What is being asked: Which lines below include the string "netlist"? Please show each one.

##### Data to process #####

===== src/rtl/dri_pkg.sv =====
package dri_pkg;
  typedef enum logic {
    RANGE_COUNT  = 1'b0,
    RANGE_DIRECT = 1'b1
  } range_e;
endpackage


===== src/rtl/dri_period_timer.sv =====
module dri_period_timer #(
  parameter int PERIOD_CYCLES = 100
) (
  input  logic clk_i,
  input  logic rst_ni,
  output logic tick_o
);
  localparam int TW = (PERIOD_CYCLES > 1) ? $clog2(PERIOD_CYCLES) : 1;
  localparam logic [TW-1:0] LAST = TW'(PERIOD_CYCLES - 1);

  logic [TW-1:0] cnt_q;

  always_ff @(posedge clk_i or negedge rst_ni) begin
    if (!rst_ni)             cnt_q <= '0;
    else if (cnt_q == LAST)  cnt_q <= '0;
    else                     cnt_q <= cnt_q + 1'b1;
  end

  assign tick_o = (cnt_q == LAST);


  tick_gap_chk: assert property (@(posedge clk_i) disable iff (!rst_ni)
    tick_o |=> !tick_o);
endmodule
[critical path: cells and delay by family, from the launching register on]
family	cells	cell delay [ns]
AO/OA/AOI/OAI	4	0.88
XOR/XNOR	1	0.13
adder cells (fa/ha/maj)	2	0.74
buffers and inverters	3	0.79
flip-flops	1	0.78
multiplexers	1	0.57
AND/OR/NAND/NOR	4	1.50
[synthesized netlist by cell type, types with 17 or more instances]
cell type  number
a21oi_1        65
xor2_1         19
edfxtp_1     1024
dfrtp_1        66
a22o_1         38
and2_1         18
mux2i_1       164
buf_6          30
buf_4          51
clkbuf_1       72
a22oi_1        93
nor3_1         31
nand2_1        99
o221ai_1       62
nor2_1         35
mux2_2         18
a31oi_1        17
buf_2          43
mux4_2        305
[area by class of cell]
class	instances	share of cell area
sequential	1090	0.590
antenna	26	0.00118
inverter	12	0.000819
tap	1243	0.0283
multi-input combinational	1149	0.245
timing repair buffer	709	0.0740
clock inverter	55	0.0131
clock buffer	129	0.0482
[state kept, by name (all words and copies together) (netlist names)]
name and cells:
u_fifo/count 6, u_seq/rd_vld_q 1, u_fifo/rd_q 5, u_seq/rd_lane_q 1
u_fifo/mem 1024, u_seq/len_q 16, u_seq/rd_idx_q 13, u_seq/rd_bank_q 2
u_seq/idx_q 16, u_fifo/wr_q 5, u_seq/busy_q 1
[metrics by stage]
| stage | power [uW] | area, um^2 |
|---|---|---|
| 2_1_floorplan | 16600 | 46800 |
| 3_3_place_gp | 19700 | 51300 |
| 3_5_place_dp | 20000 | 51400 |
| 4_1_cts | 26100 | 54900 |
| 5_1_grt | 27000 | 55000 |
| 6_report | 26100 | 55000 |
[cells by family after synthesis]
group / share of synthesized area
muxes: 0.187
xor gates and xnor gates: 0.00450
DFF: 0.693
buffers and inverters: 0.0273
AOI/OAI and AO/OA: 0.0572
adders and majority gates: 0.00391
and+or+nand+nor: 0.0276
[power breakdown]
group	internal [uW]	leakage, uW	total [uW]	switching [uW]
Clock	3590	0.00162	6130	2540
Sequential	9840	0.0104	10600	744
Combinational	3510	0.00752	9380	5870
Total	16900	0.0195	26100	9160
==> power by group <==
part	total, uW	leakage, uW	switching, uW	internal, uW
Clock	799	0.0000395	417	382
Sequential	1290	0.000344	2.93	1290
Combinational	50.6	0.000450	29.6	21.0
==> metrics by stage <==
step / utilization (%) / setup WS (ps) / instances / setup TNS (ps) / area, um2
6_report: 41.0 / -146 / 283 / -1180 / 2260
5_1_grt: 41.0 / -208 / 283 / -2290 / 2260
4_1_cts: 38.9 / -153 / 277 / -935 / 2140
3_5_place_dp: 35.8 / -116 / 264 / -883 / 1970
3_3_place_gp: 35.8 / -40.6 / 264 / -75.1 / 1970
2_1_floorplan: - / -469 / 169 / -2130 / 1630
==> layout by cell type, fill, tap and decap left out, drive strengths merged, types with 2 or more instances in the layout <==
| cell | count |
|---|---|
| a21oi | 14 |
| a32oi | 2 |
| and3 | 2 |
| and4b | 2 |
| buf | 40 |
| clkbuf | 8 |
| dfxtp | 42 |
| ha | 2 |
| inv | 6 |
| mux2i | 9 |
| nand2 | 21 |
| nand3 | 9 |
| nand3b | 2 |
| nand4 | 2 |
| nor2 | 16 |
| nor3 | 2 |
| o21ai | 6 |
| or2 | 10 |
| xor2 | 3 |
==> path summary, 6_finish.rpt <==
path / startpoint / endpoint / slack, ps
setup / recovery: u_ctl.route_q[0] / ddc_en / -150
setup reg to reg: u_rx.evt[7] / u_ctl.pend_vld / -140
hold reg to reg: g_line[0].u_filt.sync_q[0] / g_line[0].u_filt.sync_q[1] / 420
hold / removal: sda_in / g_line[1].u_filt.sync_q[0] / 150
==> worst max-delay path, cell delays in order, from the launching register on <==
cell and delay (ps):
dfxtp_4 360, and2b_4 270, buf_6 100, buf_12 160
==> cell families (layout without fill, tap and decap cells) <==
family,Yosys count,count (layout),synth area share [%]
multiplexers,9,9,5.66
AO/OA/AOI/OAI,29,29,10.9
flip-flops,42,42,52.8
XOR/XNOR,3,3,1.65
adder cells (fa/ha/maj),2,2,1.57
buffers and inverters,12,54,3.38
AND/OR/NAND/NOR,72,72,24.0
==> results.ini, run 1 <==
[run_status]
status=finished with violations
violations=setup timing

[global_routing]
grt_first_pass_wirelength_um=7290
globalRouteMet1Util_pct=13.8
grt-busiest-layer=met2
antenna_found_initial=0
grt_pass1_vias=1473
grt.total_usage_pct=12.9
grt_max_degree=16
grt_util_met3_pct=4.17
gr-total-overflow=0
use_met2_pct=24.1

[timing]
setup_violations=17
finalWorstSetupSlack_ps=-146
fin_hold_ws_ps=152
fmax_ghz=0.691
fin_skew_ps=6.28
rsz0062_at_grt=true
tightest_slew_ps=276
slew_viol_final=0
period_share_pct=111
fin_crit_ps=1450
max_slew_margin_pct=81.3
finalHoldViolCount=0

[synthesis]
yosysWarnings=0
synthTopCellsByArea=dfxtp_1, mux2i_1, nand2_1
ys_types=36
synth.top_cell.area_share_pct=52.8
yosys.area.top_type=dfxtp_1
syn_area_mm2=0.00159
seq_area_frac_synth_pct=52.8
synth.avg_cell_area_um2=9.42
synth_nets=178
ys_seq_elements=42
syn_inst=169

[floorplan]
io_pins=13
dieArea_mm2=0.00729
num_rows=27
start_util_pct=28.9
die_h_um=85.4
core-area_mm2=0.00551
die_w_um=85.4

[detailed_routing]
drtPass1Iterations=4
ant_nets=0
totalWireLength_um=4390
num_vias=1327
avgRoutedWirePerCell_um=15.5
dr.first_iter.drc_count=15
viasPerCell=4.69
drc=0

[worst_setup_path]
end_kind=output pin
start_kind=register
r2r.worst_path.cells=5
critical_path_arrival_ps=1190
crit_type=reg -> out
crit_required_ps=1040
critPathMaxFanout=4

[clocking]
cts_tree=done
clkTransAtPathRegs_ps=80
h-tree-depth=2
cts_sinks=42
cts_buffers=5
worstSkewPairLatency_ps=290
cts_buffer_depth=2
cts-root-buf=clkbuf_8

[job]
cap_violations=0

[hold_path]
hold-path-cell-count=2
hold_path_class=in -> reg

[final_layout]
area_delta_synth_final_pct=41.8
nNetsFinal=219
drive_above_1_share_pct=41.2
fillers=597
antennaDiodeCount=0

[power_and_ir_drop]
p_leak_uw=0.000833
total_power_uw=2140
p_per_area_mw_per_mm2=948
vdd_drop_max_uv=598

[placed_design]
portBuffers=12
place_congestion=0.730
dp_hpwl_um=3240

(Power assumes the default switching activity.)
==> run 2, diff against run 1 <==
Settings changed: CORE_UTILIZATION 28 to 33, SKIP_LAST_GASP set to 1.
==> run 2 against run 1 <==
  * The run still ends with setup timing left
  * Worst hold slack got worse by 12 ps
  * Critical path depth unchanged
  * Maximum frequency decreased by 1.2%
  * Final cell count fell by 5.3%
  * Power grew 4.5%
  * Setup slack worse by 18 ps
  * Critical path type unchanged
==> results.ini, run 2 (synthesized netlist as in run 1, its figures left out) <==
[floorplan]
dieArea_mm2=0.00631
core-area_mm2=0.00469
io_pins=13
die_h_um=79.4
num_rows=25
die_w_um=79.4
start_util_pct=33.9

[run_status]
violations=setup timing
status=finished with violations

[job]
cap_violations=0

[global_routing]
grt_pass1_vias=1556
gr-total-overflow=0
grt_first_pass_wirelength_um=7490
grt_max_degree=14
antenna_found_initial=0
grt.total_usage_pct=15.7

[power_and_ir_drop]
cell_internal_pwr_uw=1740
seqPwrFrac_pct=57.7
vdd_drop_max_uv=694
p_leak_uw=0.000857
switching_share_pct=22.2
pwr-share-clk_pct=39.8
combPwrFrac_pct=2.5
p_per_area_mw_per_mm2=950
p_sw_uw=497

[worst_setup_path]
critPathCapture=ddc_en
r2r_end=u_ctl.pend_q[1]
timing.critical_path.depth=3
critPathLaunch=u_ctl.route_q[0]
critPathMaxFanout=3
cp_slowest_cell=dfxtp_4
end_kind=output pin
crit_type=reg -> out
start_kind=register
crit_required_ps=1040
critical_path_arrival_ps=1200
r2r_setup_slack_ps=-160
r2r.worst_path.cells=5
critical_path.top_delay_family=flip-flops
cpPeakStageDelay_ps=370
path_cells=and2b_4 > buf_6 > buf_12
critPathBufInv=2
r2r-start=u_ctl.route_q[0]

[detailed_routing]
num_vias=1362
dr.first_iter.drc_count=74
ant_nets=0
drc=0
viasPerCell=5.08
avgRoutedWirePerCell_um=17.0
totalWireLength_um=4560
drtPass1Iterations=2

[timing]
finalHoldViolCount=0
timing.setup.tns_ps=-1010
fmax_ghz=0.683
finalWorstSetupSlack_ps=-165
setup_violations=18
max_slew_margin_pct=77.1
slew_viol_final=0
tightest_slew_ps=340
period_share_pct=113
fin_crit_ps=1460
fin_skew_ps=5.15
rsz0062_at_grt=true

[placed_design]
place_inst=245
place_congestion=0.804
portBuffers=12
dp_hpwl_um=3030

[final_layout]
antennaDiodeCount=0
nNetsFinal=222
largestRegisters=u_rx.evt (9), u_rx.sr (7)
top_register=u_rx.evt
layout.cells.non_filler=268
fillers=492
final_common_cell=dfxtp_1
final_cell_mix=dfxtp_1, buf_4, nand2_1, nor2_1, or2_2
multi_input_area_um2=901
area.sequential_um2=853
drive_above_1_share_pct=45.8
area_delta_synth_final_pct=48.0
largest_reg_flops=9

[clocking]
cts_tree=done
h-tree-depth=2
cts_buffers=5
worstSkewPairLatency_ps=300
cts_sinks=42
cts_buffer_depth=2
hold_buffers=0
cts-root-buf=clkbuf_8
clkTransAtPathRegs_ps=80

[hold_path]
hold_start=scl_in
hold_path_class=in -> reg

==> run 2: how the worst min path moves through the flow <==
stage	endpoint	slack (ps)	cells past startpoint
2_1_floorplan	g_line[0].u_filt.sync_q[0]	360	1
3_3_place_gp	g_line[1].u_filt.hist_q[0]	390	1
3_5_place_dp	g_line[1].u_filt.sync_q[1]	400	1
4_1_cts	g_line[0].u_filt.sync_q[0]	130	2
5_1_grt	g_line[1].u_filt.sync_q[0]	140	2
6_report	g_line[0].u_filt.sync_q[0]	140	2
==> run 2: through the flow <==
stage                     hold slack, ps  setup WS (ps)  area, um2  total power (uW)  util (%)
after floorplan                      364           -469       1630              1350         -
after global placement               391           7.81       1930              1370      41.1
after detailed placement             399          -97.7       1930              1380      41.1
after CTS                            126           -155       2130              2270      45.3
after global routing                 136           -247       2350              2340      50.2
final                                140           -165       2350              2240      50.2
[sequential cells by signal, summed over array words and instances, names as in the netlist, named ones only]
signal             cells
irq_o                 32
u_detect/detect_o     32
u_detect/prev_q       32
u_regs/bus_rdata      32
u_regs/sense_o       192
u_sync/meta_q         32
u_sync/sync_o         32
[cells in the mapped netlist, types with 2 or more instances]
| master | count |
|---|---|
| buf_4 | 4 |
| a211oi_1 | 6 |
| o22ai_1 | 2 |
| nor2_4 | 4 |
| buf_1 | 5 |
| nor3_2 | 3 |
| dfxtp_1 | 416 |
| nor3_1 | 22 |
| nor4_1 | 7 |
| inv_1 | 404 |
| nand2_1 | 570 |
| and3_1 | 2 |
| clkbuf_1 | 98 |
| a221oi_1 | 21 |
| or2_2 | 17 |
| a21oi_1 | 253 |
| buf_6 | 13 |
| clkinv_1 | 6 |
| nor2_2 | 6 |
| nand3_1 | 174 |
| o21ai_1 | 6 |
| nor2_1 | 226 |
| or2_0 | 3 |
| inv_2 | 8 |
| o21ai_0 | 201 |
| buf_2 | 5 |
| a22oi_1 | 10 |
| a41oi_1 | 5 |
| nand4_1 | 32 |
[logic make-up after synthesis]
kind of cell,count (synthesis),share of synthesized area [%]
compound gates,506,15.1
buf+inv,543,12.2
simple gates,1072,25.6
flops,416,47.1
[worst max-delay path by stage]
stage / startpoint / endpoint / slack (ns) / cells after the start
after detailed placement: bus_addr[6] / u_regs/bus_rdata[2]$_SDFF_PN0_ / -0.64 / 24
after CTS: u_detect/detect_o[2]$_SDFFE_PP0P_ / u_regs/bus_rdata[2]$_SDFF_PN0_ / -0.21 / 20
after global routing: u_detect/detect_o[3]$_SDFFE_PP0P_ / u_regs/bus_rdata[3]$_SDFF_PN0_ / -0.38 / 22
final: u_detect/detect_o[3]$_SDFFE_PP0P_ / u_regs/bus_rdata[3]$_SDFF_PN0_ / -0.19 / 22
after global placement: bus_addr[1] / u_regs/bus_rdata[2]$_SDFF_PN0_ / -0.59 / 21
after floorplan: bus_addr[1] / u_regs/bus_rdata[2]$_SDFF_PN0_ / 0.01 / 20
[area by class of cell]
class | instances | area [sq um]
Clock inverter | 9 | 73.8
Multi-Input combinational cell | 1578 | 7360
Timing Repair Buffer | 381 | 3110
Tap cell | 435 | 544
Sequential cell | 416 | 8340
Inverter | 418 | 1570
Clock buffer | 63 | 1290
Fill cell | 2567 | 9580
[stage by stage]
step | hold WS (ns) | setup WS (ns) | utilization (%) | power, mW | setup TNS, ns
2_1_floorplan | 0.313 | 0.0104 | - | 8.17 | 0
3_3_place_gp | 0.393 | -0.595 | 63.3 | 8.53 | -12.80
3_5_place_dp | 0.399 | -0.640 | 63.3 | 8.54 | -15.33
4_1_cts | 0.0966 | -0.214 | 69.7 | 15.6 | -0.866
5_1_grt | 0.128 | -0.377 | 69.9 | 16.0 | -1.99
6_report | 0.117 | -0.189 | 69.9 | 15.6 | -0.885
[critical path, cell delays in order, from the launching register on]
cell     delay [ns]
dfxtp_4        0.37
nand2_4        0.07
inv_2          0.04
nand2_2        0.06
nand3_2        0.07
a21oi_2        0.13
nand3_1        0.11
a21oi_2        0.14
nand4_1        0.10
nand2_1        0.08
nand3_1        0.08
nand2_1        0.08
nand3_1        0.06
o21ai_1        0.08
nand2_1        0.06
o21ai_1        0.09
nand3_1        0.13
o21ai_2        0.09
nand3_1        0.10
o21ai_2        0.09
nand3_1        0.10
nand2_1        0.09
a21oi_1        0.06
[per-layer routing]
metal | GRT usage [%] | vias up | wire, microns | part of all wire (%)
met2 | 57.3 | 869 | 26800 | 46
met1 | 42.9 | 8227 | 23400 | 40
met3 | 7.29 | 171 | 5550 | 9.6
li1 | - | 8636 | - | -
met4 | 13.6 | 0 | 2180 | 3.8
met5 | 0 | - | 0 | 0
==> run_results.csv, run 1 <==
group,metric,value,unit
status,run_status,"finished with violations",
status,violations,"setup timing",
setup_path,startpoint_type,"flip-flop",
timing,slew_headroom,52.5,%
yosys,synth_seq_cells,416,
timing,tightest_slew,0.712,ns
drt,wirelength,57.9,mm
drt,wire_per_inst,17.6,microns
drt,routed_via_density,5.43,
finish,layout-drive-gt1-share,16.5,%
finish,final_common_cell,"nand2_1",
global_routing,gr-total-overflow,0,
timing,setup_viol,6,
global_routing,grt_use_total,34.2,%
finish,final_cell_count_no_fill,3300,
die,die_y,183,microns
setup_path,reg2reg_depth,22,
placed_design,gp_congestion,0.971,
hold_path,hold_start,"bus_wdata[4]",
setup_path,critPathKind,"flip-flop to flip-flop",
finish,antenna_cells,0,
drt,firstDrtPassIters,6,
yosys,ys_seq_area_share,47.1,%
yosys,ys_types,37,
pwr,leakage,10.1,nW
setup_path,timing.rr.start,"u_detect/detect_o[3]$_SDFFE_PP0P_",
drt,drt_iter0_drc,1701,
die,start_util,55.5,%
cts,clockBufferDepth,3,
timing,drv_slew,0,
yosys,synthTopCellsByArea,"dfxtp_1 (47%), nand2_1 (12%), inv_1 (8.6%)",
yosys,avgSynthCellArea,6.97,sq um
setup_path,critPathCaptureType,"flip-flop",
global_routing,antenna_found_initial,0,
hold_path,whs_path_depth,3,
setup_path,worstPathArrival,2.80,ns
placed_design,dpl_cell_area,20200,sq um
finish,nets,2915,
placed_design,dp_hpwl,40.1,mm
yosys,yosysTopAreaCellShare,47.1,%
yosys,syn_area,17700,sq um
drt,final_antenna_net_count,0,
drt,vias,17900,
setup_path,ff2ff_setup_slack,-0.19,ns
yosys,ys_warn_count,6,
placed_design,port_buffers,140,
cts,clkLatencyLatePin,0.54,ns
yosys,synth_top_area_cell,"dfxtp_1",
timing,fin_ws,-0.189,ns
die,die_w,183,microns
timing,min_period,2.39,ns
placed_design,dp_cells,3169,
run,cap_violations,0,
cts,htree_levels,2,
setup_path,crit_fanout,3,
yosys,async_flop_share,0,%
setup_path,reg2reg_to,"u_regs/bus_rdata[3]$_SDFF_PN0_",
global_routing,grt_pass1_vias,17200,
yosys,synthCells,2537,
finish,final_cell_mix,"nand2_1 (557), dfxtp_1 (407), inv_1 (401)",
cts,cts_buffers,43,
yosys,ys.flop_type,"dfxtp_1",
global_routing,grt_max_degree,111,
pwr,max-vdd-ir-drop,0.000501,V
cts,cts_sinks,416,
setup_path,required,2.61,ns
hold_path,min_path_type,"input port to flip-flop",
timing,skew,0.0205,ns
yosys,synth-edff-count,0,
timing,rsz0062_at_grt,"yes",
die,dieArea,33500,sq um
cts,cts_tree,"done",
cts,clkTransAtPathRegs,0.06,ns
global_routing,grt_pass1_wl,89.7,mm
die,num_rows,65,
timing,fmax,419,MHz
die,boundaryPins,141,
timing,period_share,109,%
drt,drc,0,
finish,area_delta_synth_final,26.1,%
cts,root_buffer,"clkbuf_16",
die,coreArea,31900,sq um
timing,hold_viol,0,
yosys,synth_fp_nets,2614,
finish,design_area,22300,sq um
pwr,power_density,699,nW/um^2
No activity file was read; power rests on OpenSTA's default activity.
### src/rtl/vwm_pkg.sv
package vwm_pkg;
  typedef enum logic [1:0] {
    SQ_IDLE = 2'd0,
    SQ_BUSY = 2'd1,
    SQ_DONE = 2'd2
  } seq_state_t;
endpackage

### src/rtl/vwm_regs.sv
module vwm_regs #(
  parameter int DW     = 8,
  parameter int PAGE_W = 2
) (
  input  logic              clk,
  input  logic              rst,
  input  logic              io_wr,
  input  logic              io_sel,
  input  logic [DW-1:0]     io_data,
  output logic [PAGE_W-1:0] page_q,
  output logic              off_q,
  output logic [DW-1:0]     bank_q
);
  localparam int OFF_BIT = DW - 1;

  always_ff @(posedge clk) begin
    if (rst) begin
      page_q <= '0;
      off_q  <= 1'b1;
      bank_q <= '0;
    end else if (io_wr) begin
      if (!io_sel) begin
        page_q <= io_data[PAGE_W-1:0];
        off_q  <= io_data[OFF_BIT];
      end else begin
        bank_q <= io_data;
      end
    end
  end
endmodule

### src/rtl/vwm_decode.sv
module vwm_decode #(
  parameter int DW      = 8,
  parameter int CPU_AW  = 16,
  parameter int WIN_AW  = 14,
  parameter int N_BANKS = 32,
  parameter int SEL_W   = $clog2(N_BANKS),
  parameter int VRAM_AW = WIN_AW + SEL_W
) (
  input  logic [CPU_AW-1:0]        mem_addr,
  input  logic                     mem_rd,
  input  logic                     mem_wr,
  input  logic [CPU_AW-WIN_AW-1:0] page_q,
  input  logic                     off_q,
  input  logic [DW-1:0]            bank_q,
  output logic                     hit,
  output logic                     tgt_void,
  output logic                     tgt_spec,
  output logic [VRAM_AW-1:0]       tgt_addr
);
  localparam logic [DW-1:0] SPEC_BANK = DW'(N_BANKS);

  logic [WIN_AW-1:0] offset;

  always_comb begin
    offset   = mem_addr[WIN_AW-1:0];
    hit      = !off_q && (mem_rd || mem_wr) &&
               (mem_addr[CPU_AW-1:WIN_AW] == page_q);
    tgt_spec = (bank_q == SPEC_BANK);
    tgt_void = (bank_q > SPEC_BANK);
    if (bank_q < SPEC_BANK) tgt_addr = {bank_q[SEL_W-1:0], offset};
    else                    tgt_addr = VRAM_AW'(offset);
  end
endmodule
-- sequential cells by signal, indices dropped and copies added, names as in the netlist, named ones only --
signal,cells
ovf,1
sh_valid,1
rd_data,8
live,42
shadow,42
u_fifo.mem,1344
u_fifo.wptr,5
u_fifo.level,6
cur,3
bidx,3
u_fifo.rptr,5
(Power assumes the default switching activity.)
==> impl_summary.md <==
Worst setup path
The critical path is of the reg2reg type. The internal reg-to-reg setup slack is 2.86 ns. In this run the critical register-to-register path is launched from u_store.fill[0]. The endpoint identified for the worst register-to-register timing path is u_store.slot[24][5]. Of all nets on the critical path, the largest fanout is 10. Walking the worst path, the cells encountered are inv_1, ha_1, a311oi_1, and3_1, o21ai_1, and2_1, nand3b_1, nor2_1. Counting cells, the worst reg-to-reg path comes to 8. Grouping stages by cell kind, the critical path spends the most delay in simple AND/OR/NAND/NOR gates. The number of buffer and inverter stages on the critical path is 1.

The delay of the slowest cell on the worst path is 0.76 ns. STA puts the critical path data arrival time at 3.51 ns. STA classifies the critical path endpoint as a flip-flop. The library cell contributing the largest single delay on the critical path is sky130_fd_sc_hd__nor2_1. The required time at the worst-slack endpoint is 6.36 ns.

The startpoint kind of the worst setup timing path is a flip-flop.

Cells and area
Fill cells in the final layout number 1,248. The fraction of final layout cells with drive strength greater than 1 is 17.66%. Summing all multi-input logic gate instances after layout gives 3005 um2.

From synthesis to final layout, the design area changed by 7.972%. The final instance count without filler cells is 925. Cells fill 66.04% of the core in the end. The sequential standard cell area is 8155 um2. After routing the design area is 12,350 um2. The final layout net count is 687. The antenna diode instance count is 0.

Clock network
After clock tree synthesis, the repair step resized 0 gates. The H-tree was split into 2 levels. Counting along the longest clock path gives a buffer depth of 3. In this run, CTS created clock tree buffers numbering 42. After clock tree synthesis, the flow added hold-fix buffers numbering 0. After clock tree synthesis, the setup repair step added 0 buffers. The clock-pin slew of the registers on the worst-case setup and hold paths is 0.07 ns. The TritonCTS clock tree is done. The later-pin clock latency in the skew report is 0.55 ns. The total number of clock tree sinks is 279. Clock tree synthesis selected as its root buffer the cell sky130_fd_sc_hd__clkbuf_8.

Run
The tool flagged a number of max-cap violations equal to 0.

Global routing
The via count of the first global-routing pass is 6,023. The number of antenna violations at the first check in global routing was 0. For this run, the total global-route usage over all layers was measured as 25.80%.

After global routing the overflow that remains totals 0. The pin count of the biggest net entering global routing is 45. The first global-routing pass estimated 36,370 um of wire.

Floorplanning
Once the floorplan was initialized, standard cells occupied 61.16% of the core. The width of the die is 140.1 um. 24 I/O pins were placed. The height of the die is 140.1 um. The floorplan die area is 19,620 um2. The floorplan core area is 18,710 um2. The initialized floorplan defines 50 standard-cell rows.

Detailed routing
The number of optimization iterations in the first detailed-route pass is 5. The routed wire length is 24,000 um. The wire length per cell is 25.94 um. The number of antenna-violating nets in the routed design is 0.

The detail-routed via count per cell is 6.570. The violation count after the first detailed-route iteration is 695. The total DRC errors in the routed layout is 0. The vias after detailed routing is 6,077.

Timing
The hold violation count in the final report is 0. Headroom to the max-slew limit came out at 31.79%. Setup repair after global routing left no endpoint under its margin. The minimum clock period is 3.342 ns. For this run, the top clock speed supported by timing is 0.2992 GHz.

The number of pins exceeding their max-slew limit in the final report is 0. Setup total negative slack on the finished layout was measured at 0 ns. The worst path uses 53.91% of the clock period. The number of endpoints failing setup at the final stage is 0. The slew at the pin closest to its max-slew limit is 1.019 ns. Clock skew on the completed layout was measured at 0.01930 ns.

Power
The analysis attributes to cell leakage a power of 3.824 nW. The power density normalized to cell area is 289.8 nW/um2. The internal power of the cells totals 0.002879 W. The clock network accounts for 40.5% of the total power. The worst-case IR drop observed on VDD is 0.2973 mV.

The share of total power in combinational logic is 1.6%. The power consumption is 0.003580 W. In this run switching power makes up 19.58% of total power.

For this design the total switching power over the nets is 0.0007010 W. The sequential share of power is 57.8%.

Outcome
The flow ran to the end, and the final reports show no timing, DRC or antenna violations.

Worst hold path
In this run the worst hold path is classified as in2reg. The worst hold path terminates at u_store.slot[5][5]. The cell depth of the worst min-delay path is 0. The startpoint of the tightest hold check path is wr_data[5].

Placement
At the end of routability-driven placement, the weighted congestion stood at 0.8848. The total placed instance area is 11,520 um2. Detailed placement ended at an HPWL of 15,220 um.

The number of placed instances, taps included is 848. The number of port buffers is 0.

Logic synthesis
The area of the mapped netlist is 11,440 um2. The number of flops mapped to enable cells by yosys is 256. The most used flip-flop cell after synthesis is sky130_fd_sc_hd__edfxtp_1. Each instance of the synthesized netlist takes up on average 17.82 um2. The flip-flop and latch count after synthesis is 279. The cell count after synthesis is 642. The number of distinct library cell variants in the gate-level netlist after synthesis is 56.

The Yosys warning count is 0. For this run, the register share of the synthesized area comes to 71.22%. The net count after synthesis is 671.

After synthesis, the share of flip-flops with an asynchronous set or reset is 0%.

#####

Written reply:
[synthesized netlist by cell type, types with 17 or more instances]
[state kept, by name (all words and copies together) (netlist names)]
==> results.ini, run 2 (synthesized netlist as in run 1, its figures left out) <==
[sequential cells by signal, summed over array words and instances, names as in the netlist, named ones only]
[cells in the mapped netlist, types with 2 or more instances]
-- sequential cells by signal, indices dropped and copies added, names as in the netlist, named ones only --
The area of the mapped netlist is 11,440 um2. The number of flops mapped to enable cells by yosys is 256. The most used flip-flop cell after synthesis is sky130_fd_sc_hd__edfxtp_1. Each instance of the synthesized netlist takes up on average 17.82 um2. The flip-flop and latch count after synthesis is 279. The cell count after synthesis is 642. The number of distinct library cell variants in the gate-level netlist after synthesis is 56.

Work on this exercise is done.